The journeymen had for some years, under the guise of their benefit societies, combined with the object of compelling the masters to raise wages, and on one occasion several thousand journeymen assembled in Spitalfields, "and in riotous manner broke open the house of one of their masters, destoyed his looms, and cut a great quantity of silk to pieces, after which they placed his effigy in a cart, with a halter about his neck, an executioner on one side, and a coffin on the other; and after drawing it through the streets they hanged it on a gibbet, then burnt it to ashes and afterwards dispersed." [From the "Gentleman's Magazine", November 1763] Throughout the years 1765-70 there was serious trouble. The protection from foreign competition did not bring about the increase of wages as immediately expected, and this, and certain dislocations in the industry, disturbed the centre of the trade and caused it to be in a state of ferment and riot. In 1768 an Act was passed declaring it to be a felony and punishable with death to break into any house or shop with the intention of maliciously damaging or destroying silk goods in the process of manufacture, but the frequent acts of violence upon the employers continued.
Some evidence of the organisation among the journeyman weavers is afforded by the incident in September 1769, when an attempt was made to arrest an entire meeting.

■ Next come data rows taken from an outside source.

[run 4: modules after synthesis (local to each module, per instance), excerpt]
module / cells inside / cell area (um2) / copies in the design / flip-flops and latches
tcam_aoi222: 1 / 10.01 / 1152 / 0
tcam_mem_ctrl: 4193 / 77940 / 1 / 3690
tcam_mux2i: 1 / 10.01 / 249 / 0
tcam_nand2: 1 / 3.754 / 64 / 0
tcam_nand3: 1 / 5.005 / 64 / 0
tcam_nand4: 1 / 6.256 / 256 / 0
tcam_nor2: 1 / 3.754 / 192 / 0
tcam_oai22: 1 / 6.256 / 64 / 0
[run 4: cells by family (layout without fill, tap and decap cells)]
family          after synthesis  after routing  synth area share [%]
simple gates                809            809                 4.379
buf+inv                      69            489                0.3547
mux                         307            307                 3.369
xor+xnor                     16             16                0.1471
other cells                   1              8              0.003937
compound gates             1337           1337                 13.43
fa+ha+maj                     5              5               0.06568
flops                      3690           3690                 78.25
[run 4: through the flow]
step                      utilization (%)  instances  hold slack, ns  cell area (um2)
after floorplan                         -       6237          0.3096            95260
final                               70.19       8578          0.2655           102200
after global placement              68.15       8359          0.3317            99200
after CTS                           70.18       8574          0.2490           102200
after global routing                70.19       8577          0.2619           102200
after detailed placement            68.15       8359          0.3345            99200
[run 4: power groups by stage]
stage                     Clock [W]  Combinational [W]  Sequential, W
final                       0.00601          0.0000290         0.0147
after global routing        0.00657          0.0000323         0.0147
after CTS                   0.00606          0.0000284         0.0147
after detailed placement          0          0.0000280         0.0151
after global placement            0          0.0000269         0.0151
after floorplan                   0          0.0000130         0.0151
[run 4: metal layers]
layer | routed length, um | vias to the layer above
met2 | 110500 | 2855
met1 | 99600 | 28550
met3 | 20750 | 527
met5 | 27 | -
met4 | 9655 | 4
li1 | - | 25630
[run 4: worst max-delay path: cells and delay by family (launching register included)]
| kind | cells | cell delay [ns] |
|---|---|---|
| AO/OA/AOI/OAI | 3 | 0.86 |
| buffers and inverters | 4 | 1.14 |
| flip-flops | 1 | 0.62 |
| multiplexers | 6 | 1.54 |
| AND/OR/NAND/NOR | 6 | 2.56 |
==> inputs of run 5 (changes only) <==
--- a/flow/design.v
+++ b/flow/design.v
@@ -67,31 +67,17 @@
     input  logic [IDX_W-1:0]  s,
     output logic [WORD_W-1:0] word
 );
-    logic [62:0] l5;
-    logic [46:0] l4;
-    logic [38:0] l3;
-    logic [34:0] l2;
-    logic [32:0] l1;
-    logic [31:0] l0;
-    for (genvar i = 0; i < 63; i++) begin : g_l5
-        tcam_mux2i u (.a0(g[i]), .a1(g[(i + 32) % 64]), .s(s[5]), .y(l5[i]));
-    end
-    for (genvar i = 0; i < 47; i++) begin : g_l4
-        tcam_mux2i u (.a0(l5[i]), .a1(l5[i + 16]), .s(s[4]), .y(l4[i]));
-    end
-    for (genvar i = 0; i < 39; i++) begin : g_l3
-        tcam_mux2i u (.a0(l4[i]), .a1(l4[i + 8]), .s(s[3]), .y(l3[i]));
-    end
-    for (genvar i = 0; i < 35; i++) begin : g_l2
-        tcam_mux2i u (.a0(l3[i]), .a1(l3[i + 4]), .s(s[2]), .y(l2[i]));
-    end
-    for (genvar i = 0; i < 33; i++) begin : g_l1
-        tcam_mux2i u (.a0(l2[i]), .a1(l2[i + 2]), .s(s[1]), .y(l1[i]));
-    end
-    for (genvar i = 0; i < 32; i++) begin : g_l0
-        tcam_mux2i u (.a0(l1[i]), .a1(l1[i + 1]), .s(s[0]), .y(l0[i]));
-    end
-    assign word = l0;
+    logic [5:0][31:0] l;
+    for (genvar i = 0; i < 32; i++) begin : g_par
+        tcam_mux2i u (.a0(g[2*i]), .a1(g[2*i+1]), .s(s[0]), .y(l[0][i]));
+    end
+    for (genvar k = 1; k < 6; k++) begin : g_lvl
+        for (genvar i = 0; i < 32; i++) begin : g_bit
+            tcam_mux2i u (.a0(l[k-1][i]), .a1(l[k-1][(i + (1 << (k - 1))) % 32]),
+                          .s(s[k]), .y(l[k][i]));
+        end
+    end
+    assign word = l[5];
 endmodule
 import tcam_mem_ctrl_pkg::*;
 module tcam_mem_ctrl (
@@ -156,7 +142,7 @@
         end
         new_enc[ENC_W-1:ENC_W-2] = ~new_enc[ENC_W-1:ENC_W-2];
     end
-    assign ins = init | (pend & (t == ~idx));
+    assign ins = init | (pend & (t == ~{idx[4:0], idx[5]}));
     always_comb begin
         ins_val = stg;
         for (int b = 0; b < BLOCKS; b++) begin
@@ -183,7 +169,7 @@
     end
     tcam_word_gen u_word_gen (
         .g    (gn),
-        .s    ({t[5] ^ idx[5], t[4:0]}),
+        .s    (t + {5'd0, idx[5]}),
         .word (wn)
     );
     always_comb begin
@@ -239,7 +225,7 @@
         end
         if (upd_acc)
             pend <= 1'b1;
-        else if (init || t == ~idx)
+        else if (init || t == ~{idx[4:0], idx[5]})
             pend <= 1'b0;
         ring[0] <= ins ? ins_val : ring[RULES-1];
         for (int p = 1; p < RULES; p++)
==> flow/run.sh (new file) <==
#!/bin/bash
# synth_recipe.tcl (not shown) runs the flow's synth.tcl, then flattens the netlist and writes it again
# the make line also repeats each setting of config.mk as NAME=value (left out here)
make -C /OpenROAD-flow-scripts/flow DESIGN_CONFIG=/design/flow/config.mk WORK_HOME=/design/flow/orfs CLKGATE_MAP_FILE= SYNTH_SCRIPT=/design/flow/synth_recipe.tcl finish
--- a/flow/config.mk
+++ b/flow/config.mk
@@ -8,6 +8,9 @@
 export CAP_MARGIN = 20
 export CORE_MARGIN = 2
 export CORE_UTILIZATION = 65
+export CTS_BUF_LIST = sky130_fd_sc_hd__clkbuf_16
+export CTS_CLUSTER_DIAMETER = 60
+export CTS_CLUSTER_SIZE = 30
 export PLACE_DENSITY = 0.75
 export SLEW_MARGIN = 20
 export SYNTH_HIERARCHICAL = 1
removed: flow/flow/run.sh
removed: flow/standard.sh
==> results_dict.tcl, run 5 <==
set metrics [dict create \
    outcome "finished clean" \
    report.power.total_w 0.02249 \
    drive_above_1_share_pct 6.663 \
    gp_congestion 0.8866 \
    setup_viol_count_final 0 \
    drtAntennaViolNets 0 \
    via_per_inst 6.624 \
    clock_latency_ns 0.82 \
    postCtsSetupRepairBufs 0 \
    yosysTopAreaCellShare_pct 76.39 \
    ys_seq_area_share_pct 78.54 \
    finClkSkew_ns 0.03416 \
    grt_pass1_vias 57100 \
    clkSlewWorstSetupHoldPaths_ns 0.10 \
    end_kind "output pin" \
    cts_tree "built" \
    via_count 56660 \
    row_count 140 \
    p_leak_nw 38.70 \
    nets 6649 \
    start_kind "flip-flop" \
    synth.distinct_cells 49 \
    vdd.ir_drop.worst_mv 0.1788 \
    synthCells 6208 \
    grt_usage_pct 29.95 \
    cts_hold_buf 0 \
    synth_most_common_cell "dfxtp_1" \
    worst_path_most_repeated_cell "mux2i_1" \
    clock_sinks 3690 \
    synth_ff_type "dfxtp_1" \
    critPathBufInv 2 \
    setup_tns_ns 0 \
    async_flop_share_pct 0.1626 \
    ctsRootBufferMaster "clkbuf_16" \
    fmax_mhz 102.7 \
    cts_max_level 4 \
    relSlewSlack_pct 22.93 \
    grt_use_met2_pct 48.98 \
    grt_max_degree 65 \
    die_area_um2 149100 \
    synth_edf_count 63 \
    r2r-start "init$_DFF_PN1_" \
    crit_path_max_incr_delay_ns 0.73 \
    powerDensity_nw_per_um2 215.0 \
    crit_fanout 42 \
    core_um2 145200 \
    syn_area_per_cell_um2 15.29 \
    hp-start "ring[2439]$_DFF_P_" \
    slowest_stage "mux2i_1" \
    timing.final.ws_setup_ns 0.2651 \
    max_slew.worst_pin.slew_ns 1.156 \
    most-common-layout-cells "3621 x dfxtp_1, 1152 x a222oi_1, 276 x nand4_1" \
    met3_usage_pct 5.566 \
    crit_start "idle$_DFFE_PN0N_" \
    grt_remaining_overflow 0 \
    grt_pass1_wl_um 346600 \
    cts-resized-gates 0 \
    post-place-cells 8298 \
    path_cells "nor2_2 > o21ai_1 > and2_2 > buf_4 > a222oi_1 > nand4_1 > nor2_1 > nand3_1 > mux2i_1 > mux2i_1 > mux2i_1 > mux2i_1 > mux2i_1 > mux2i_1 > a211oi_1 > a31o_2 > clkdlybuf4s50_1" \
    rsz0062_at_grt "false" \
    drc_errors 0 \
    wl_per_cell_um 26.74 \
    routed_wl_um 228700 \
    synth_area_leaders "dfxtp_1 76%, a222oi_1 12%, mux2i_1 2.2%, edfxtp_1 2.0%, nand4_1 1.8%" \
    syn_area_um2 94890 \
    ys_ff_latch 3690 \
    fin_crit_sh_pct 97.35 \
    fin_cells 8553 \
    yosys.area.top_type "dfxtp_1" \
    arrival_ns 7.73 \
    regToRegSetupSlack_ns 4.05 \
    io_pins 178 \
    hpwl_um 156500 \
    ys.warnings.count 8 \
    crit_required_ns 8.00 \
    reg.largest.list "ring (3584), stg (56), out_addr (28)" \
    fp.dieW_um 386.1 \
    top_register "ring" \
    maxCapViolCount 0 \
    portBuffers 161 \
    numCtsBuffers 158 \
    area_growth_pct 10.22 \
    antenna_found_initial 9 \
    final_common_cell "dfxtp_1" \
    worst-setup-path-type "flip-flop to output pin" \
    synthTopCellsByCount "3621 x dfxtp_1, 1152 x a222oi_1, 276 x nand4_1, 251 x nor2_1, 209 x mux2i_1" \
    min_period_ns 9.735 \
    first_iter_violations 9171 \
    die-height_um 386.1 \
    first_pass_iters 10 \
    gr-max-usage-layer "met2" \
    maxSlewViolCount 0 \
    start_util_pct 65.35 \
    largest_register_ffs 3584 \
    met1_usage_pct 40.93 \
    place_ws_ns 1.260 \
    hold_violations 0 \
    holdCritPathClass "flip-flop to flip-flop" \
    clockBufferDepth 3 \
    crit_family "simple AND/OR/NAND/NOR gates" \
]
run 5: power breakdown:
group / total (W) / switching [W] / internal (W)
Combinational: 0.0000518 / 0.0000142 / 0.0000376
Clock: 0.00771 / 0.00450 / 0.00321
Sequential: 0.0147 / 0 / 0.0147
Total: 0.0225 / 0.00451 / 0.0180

An officer with a party of soldiers invested an alehouse, the "Dolphin," in Spitalfields, "where a number of riotous weavers, commonly called cutters, were assembled to collect contributions from their brethren towards supporting themselves in order to distress their masters and oblige them to advance their wages." (Annual Register, 1769.) Meeting with desperate resistance, the soldiers fired on the weavers and killed two, and captured four. The remainder fled and lay concealed in cellars of houses and in the vaults of the churches throughout the night of terror not only for them but for their womenfolk. Two of the captured weavers were sentenced to death and were hanged at the cross roads on Bethnal Green.